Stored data
____
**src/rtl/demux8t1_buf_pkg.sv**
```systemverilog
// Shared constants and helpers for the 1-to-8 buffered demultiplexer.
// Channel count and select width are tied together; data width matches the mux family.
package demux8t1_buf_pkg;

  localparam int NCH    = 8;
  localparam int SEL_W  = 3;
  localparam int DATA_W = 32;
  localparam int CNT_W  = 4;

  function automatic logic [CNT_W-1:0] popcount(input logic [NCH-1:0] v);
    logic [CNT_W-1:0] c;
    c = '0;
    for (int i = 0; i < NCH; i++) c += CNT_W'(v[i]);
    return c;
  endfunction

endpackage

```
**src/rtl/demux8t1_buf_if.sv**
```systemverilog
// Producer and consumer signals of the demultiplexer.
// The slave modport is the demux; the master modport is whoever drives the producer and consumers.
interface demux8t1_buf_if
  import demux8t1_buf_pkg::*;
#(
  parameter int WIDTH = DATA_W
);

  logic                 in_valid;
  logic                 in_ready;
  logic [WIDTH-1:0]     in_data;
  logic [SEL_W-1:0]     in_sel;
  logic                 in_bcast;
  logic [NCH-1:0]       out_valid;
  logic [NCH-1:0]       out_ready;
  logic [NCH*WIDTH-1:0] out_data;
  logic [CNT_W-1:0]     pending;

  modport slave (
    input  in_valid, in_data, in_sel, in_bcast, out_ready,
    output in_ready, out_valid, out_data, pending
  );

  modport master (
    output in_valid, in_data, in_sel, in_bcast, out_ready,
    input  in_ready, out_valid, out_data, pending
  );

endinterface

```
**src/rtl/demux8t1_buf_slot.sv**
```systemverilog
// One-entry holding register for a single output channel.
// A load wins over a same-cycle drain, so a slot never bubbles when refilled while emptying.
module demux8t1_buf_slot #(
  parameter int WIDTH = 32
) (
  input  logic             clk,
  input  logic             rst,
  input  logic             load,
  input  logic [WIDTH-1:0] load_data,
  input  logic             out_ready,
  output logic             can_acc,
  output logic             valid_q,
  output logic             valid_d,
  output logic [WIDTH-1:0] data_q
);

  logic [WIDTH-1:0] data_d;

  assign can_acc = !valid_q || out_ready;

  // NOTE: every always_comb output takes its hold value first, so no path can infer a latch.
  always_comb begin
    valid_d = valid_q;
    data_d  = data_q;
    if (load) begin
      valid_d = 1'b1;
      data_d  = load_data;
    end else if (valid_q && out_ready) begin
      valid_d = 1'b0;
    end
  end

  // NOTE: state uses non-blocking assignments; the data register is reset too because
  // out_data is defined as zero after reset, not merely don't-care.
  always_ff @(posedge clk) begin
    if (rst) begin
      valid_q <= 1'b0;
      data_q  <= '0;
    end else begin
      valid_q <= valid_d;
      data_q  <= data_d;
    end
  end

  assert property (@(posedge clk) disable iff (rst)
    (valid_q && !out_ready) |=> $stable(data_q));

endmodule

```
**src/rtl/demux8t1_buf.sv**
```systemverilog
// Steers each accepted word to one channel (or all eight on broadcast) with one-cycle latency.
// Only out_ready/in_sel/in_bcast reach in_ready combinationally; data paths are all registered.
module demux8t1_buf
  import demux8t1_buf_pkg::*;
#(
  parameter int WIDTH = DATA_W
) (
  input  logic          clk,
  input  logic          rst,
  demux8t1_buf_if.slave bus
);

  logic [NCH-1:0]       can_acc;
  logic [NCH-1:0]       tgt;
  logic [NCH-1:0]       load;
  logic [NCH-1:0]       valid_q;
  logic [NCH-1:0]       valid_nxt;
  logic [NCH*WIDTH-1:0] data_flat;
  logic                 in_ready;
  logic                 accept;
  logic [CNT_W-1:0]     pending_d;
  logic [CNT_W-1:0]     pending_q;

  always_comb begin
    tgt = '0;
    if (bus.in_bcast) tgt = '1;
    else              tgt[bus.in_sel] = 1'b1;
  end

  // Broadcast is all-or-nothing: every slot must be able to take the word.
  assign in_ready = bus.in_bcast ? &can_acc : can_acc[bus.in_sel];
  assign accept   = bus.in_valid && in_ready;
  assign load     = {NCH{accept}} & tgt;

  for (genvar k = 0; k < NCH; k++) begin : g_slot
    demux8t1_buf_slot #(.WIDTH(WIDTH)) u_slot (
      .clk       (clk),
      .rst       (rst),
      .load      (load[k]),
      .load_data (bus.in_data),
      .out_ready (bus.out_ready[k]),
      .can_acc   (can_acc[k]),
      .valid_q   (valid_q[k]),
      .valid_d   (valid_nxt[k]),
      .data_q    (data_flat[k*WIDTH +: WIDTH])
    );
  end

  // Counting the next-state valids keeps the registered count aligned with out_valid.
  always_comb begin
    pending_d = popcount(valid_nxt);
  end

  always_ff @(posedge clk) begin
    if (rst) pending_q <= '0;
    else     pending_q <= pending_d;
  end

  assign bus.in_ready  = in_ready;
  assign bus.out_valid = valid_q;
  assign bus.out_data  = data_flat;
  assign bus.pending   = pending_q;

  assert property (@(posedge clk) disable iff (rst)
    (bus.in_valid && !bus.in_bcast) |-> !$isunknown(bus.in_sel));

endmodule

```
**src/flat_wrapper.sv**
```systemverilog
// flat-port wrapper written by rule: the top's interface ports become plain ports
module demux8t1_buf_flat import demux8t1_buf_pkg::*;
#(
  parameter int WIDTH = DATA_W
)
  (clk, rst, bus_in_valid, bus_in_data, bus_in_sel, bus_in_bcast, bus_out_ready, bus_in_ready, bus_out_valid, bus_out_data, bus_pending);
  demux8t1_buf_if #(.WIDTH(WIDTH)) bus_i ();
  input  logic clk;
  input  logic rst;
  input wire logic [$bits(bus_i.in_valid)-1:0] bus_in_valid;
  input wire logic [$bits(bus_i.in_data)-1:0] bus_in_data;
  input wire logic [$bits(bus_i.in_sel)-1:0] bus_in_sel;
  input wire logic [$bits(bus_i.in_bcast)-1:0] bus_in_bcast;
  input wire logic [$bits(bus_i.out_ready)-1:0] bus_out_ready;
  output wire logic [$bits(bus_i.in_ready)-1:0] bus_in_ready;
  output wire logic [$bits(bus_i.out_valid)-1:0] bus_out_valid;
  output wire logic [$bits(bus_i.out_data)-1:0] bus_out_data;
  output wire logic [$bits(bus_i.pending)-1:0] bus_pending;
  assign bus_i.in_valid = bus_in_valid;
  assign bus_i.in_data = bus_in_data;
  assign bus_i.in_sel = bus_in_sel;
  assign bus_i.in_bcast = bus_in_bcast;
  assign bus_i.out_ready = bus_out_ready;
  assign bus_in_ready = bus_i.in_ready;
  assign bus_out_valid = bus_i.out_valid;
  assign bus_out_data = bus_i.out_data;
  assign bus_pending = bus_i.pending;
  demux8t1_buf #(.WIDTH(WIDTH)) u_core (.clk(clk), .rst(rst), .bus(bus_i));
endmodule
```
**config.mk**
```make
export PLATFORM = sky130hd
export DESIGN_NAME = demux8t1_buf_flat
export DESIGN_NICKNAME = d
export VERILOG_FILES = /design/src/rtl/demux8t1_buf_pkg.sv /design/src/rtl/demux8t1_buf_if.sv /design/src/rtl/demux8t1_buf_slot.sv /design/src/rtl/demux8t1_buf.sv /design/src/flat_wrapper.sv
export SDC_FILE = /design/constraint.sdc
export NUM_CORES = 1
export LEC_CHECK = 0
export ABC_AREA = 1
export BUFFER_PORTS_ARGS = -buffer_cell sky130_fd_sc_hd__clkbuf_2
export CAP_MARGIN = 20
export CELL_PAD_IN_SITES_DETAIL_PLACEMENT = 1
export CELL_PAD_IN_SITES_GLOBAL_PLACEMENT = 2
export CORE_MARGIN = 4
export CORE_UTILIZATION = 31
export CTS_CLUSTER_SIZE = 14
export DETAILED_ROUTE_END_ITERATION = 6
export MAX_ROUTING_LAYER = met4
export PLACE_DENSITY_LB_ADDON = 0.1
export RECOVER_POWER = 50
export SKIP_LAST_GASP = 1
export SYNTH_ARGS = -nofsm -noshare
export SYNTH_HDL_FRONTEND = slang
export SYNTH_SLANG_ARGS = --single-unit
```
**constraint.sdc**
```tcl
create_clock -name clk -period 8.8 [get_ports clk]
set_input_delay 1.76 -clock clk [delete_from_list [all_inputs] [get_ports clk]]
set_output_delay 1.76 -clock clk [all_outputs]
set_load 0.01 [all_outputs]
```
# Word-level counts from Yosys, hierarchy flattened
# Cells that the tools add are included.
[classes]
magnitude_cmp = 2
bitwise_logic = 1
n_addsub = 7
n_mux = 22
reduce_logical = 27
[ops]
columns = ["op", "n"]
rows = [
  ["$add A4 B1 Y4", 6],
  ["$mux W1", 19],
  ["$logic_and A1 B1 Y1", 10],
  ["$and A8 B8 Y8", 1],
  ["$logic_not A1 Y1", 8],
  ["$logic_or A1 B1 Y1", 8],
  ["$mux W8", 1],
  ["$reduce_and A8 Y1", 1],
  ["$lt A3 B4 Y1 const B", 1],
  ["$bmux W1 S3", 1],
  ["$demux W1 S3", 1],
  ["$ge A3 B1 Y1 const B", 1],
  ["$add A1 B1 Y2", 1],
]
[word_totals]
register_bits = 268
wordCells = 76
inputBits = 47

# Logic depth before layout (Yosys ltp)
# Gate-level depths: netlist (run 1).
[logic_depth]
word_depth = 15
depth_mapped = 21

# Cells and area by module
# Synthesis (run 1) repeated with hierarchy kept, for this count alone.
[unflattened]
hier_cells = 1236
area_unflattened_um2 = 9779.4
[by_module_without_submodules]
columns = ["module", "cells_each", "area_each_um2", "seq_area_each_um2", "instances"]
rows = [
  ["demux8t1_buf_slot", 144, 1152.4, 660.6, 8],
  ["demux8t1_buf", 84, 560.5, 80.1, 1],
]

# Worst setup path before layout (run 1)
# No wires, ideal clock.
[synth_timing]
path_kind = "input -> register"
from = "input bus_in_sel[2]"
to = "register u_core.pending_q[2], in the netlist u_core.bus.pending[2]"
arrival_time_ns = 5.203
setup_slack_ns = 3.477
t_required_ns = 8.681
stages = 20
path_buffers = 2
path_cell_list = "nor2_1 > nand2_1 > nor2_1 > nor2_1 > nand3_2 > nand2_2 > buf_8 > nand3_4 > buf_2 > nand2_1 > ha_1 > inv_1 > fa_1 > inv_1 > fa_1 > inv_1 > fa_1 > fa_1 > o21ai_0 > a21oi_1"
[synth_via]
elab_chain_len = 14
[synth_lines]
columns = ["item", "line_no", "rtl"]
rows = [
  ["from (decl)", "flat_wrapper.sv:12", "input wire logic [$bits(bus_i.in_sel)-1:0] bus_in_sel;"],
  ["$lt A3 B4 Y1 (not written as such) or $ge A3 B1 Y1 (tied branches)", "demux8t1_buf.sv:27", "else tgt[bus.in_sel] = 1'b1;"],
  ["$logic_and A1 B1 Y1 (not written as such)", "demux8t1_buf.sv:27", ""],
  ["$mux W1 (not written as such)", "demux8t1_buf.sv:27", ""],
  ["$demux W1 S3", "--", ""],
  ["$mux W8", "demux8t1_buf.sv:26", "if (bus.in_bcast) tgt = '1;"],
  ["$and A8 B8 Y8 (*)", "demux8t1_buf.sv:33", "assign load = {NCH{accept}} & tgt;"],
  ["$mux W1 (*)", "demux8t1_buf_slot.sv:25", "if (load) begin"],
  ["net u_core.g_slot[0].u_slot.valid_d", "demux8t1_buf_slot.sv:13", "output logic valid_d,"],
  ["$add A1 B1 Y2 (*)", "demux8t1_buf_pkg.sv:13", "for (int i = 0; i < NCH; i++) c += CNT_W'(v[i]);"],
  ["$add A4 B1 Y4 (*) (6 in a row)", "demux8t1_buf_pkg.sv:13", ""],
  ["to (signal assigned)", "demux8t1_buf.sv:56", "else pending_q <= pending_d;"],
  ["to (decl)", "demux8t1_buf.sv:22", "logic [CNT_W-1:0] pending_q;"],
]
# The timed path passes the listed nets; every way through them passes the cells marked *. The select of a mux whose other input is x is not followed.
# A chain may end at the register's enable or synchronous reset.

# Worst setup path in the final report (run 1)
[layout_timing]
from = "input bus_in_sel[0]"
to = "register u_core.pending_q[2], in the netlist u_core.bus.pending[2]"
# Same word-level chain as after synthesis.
____
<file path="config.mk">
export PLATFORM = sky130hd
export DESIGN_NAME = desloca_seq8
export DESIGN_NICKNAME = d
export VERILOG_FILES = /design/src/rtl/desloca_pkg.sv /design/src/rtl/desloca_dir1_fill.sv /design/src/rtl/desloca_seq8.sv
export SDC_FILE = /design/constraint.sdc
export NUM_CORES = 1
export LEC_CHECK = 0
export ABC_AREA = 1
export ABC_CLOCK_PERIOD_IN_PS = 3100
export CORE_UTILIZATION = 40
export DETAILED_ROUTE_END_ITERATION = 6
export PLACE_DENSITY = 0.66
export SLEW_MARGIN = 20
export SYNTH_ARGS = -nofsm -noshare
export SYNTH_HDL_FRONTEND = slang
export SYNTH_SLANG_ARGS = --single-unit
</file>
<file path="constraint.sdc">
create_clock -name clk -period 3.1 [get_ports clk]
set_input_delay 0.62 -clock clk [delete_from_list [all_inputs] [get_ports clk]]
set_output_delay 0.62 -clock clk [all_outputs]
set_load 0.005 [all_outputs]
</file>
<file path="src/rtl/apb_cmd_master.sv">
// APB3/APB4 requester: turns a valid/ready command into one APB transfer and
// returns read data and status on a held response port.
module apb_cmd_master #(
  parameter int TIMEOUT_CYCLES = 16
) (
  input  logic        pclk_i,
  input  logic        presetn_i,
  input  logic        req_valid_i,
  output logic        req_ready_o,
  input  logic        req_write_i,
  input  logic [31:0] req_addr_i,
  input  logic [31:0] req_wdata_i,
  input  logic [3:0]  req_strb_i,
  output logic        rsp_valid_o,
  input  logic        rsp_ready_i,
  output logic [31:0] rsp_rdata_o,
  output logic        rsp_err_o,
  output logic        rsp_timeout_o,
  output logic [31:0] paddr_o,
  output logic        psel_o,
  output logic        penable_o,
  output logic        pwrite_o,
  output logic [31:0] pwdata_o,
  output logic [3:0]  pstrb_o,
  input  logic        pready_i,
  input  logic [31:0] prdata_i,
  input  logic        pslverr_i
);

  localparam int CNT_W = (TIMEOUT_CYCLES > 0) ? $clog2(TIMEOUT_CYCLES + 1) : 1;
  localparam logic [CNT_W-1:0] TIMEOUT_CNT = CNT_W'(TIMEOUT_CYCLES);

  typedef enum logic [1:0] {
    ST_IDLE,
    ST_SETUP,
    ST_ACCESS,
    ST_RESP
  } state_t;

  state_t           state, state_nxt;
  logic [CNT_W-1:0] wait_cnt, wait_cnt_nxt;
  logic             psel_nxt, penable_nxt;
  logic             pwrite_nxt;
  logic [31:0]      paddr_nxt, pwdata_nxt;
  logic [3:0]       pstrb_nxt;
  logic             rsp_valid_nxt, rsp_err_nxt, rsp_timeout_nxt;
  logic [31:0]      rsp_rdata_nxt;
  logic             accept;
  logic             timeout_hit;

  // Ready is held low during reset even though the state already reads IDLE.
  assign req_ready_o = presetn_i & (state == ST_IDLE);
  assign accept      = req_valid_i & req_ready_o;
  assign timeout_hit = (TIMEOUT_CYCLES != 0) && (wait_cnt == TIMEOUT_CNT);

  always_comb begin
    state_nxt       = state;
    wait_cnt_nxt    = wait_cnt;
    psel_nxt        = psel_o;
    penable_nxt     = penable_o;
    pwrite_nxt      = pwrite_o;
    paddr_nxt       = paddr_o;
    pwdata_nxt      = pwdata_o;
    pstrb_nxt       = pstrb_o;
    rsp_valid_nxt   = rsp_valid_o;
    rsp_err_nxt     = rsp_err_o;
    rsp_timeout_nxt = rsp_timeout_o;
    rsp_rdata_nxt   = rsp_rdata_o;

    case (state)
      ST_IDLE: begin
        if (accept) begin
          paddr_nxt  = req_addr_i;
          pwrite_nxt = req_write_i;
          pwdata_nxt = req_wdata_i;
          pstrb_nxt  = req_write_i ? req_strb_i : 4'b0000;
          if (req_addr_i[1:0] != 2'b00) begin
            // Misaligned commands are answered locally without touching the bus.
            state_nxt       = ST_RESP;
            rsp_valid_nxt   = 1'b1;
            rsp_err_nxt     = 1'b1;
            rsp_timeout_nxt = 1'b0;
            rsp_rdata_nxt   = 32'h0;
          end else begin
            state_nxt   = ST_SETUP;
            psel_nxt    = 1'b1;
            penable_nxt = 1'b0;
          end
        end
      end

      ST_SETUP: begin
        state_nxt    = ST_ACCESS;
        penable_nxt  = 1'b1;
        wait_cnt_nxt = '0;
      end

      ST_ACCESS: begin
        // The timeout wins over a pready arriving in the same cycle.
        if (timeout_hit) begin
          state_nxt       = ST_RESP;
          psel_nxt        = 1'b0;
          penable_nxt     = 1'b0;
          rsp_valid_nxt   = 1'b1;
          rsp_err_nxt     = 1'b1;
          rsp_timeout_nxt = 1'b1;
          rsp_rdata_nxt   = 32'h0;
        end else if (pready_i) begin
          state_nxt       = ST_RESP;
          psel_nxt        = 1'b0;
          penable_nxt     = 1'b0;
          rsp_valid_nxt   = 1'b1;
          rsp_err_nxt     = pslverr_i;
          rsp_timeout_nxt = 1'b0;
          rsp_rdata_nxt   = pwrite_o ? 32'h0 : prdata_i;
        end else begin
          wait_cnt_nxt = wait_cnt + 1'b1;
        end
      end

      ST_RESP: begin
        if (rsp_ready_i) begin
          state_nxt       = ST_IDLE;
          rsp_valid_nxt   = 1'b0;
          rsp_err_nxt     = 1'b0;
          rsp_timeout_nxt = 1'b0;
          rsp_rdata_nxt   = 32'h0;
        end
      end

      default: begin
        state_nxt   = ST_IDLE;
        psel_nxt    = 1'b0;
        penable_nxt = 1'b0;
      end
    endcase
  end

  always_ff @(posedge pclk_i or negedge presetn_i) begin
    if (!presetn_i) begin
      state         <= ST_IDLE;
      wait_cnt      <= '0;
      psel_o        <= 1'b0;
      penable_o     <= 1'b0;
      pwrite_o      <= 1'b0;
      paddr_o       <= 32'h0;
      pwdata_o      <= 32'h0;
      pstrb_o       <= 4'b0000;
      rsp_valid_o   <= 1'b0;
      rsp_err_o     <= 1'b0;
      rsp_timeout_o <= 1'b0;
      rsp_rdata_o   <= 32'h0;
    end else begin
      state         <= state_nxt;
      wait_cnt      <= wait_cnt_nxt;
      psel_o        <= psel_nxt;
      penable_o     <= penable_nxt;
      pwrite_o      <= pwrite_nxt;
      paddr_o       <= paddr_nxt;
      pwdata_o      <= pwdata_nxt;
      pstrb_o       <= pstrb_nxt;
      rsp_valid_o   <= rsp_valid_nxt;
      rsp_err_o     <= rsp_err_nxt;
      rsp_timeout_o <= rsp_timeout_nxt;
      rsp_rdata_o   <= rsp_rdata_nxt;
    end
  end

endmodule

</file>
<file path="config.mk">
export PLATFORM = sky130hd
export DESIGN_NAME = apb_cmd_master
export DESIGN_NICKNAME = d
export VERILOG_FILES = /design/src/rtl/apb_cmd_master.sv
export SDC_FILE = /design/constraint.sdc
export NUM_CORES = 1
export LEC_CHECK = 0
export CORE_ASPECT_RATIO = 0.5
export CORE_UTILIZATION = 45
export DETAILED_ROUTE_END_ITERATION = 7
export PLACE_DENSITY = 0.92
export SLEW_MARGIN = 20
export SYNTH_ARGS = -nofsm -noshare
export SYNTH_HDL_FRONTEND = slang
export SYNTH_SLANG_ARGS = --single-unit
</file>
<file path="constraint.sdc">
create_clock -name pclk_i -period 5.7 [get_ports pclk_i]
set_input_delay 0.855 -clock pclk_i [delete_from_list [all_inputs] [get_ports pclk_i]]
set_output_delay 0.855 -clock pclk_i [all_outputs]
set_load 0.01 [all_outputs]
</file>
____
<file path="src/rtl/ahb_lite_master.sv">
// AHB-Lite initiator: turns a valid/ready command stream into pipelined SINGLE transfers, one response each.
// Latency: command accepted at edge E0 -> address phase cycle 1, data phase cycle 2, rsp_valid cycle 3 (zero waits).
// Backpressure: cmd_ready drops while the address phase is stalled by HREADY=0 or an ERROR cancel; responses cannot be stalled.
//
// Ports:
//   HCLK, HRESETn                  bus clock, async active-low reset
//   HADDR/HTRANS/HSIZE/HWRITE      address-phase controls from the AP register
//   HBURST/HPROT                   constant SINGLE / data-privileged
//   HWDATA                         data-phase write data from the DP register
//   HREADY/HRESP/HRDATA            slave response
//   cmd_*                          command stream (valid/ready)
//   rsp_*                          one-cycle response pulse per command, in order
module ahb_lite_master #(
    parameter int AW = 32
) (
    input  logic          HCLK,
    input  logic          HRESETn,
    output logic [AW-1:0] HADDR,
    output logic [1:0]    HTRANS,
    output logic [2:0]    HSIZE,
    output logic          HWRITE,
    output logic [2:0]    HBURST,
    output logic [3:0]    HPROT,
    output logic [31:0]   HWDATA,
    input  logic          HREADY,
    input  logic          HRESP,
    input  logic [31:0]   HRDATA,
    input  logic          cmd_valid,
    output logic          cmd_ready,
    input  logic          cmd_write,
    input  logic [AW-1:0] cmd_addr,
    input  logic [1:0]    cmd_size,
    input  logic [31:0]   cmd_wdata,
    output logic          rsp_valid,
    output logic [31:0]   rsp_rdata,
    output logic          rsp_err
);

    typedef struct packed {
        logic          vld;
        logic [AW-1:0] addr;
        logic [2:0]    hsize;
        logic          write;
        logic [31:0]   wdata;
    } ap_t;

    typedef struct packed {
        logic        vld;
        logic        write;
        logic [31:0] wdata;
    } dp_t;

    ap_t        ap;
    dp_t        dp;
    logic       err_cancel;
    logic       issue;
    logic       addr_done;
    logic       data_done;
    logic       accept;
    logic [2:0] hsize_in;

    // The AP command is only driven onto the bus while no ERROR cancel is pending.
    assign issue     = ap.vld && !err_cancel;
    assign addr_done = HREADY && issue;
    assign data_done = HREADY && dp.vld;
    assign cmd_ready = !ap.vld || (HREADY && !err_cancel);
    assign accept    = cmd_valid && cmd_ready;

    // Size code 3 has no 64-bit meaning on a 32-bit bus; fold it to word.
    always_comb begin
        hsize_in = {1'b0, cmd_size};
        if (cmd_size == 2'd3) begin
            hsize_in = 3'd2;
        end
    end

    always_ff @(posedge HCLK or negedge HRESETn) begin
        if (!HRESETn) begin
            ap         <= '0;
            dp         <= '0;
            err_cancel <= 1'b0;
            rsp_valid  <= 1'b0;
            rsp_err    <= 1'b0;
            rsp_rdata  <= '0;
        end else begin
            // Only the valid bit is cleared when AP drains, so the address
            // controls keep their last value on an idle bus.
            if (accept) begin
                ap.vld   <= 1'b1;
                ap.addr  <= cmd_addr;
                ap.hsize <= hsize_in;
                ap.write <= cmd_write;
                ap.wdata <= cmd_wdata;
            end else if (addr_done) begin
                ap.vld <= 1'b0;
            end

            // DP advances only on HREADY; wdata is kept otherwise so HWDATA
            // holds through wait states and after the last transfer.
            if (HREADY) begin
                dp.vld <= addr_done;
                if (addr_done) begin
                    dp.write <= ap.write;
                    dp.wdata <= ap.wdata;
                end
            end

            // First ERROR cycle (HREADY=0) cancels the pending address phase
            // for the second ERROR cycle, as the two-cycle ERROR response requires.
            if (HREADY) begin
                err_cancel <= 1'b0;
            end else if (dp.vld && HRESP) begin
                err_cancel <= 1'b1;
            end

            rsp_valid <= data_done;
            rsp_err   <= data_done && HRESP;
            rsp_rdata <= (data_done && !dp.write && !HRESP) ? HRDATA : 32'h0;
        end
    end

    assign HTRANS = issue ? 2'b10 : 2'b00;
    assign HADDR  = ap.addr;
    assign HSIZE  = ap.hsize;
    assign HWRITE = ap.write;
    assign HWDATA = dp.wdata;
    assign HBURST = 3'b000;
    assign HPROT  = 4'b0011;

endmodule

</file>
____
Retrieve every line above holding the word "HRESETn".

Response box:
//   HCLK, HRESETn                  bus clock, async active-low reset
    input  logic          HRESETn,
    always_ff @(posedge HCLK or negedge HRESETn) begin
        if (!HRESETn) begin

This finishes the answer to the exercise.